The Healthy Marriage Act - Will It Soon Be Even Harder to Divorce in North Carolina?



On March 28, 2013, North Carolina Republican Senator Austin Allran proposed Senate Bill 518, dubbed the Healthy Marriage Act, which would change the requirements to obtain a divorce in the state. North Carolina family law attorneys, like those at Miller Cushing Holladay, are paying close attention to this bill and how its enactment could affect their clients.

As the law stands now, divorce in North Carolina is a fairly easy thing to achieve. North Carolina is a no-fault divorce state, meaning that to obtain a divorce, neither party is required to show fault on the part of the other party. There are only two requirements that must be met in order to obtain a divorce in North Carolina: 1) one of the parties must have resided in North Carolina for six months before the filing of the divorce action; and 2) the parties must have lived separate and apart for one year. “Separate and apart” requires both a physical separation and an intention on the part of at least one of the parties to cease cohabitation with the other. After these requirements are met, the parties can file for a divorce and have the Judgment signed by the Judge. After the Judgment of Divorce is entered, all rights arising out of the marriage end and either party may marry again without restriction.

The one-year waiting period required in North Carolina is longer than most other Southeastern states. For example, both South Carolina and Virginia have a waiting period of no more than one year, while Georgia and Tennessee have a waiting period of only a few weeks. Additionally, in Florida, a couple only has to file online to obtain a divorce, while Alabama has no waiting period whatsoever. Although North Carolina’s waiting period is already longer than most other surrounding states, state lawmakers are considering making it even longer, while adding additional requirements in order to make a divorce more difficult to achieve in the state. North Carolina Republican Senator Austin Allran, representative of Alexander and Catawba counties, recently proposed Senate Bill 518, dubbed the Healthy Marriage Act, in an effort to completely revise and make more rigorous the requirements to get a divorce.
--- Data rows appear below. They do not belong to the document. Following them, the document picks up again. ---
### src/rtl/instr_fetch_loader.sv
// Program memory for the single-cycle core: byte-stream loader plus
// combinational instruction fetch; holds the core in reset until loaded.
//
// Ports:
//   clk, reset        clock, async active-low reset
//   pc_in             core byte address
//   instr_out         fetched instruction (NOP when invalid)
//   ld_valid/ld_ready byte handshake; ld_byte data, ld_last end of image
//   reload            re-enter LOAD from RUN
//   core_hold         registered; 1 holds the core in reset
//   load_done         high in RUN
//   word_count        words written in the current image
//   err_overflow      sticky byte-after-full flag
//   err_fetch         misaligned or out-of-range fetch in RUN
module instr_fetch_loader #(
   parameter int          DEPTH  = 64,
   parameter int          ADDR_W = 6,
   parameter logic [31:0] NOP    = 32'h0000_0013
) (
   input  logic              clk,
   input  logic              reset,
   input  logic [31:0]       pc_in,
   output logic [31:0]       instr_out,
   input  logic              ld_valid,
   output logic              ld_ready,
   input  logic [7:0]        ld_byte,
   input  logic              ld_last,
   input  logic              reload,
   output logic              core_hold,
   output logic              load_done,
   output logic [ADDR_W:0]   word_count,
   output logic              err_overflow,
   output logic              err_fetch
);

   typedef enum logic {
      S_LOAD,
      S_RUN
   } state_t;

   localparam logic [ADDR_W:0] FULL = (ADDR_W+1)'(DEPTH);

   state_t            state_q, state_d;
   logic [1:0]        bidx_q, bidx_d;
   logic [ADDR_W:0]   cnt_q, cnt_d;
   logic [23:0]       part_q, part_d;
   logic              ovf_q, ovf_d;
   logic              hold_q, hold_d;
   logic              we;
   logic [31:0]       wdata;
   logic [31:0]       mem_q [DEPTH];

   logic              full;
   logic              aligned;
   logic              in_range;
   logic [ADDR_W-1:0] widx;

   assign full = (cnt_q == FULL);

   // Word as it would look if written now: current byte in its lane,
   // earlier lanes from the partial register, higher lanes zero.
   always_comb begin
      wdata = 32'h0;
      unique case (bidx_q)
         2'd0: wdata = {24'h0, ld_byte};
         2'd1: wdata = {16'h0, ld_byte, part_q[7:0]};
         2'd2: wdata = {8'h0, ld_byte, part_q[15:0]};
         default: wdata = {ld_byte, part_q};
      endcase
   end

   always_comb begin
      state_d = state_q;
      bidx_d  = bidx_q;
      cnt_d   = cnt_q;
      part_d  = part_q;
      ovf_d   = ovf_q;
      hold_d  = hold_q;
      we      = 1'b0;
      unique case (state_q)
         S_LOAD: begin
            if (ld_valid) begin
               if (full) begin
                  ovf_d = 1'b1;
               end else if (bidx_q == 2'd3 || ld_last) begin
                  we     = 1'b1;
                  cnt_d  = cnt_q + 1'b1;
                  bidx_d = 2'd0;
                  part_d = 24'h0;
               end else begin
                  bidx_d = bidx_q + 2'd1;
                  unique case (bidx_q)
                     2'd0: part_d[7:0] = ld_byte;
                     2'd1: part_d[15:8] = ld_byte;
                     default: part_d[23:16] = ld_byte;
                  endcase
               end
               if (ld_last) begin
                  state_d = S_RUN;
                  hold_d  = 1'b0;
               end
            end
         end
         default: begin
            if (reload) begin
               state_d = S_LOAD;
               hold_d  = 1'b1;
               cnt_d   = '0;
               bidx_d  = 2'd0;
               part_d  = 24'h0;
               ovf_d   = 1'b0;
            end
         end
      endcase
   end

   always_ff @(posedge clk or negedge reset) begin
      if (!reset) begin
         state_q <= S_LOAD;
         bidx_q  <= 2'd0;
         cnt_q   <= '0;
         part_q  <= 24'h0;
         ovf_q   <= 1'b0;
         hold_q  <= 1'b1;
      end else begin
         state_q <= state_d;
         bidx_q  <= bidx_d;
         cnt_q   <= cnt_d;
         part_q  <= part_d;
         ovf_q   <= ovf_d;
         hold_q  <= hold_d;
      end
   end

   // Contents are intentionally unreset; validity comes from cnt_q.
   always_ff @(posedge clk) begin
      if (we) begin
         mem_q[cnt_q[ADDR_W-1:0]] <= wdata;
      end
   end

   assign widx     = pc_in[ADDR_W+1:2];
   assign aligned  = (pc_in[1:0] == 2'b00);
   assign in_range = (pc_in[31:ADDR_W+2] == '0);

   always_comb begin
      instr_out = NOP;
      err_fetch = 1'b0;
      if (state_q == S_RUN) begin
         err_fetch = !(aligned && in_range);
         if (aligned && in_range && ({1'b0, widx} < cnt_q)) begin
            instr_out = mem_q[widx];
         end
      end
   end

   assign ld_ready     = (state_q == S_LOAD);
   assign load_done    = (state_q == S_RUN);
   assign core_hold    = hold_q;
   assign word_count   = cnt_q;
   assign err_overflow = ovf_q;

endmodule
Senator Allran was quoted by local news station WRAL as saying “[n]orth Carolina has a very high divorce rate – one of the worst – and it’s probably because we’ve been lax in our divorce laws. Made it too easy.” As reported by WRAL, the U.S. Census Bureau ranks North Carolina 19th nationwide in highest divorce rates. The Healthy Marriage Act proposes to combat this divorce rate by rewriting key provisions of N.C.G.S. §50-6 and §50-8. First, the Act suggests elongating the waiting period required before being able to file for divorce from one to two years. Second, at the beginning of the two-year waiting period, the Act requires the spouse seeking the divorce to give a written notice of intent to file for divorce to the other spouse. Third, the Act does away with the requirement that the spouses live separate and apart. During the two-year waiting period, the spouses are still allowed to live together. And finally, during the two-year waiting period, the Act requires both the husband and wife to each complete courses on improving communication skills and conflict resolution. If there is a child involved, the spouses must also each complete a four-hour course on the impact of divorce on children. According to the Act, once these requirements have been satisfied, the couple may proceed with filing for a divorce and having a Judgment signed by a Judge.

While lowering the divorce rate is an admirable goal, many in North Carolina question whether those who truly desire a divorce will be able to adhere to the stringent requirements placed on them by the Healthy Marriage Act. Furthermore, there are those that feel that the two-year waiting period unnecessarily elongates an already stressful and often contentious process without providing any added benefit to the couple. In light of the extreme changes Senate Bill 518 proposes to make to the current law, family law attorneys throughout the state of North Carolina are paying close attention as the bill makes its way through the House and Senate this session. Should the bill pass, major changes would occur for North Carolina family law attorneys and their clients regarding the path to divorce and all of the issues surrounding that path. Regardless of state lawmakers’ decision surrounding the Healthy Marriage Act, speaking with a family law attorney should always been the first step for those beginning the process of divorce to ensure that the process in managed smoothly.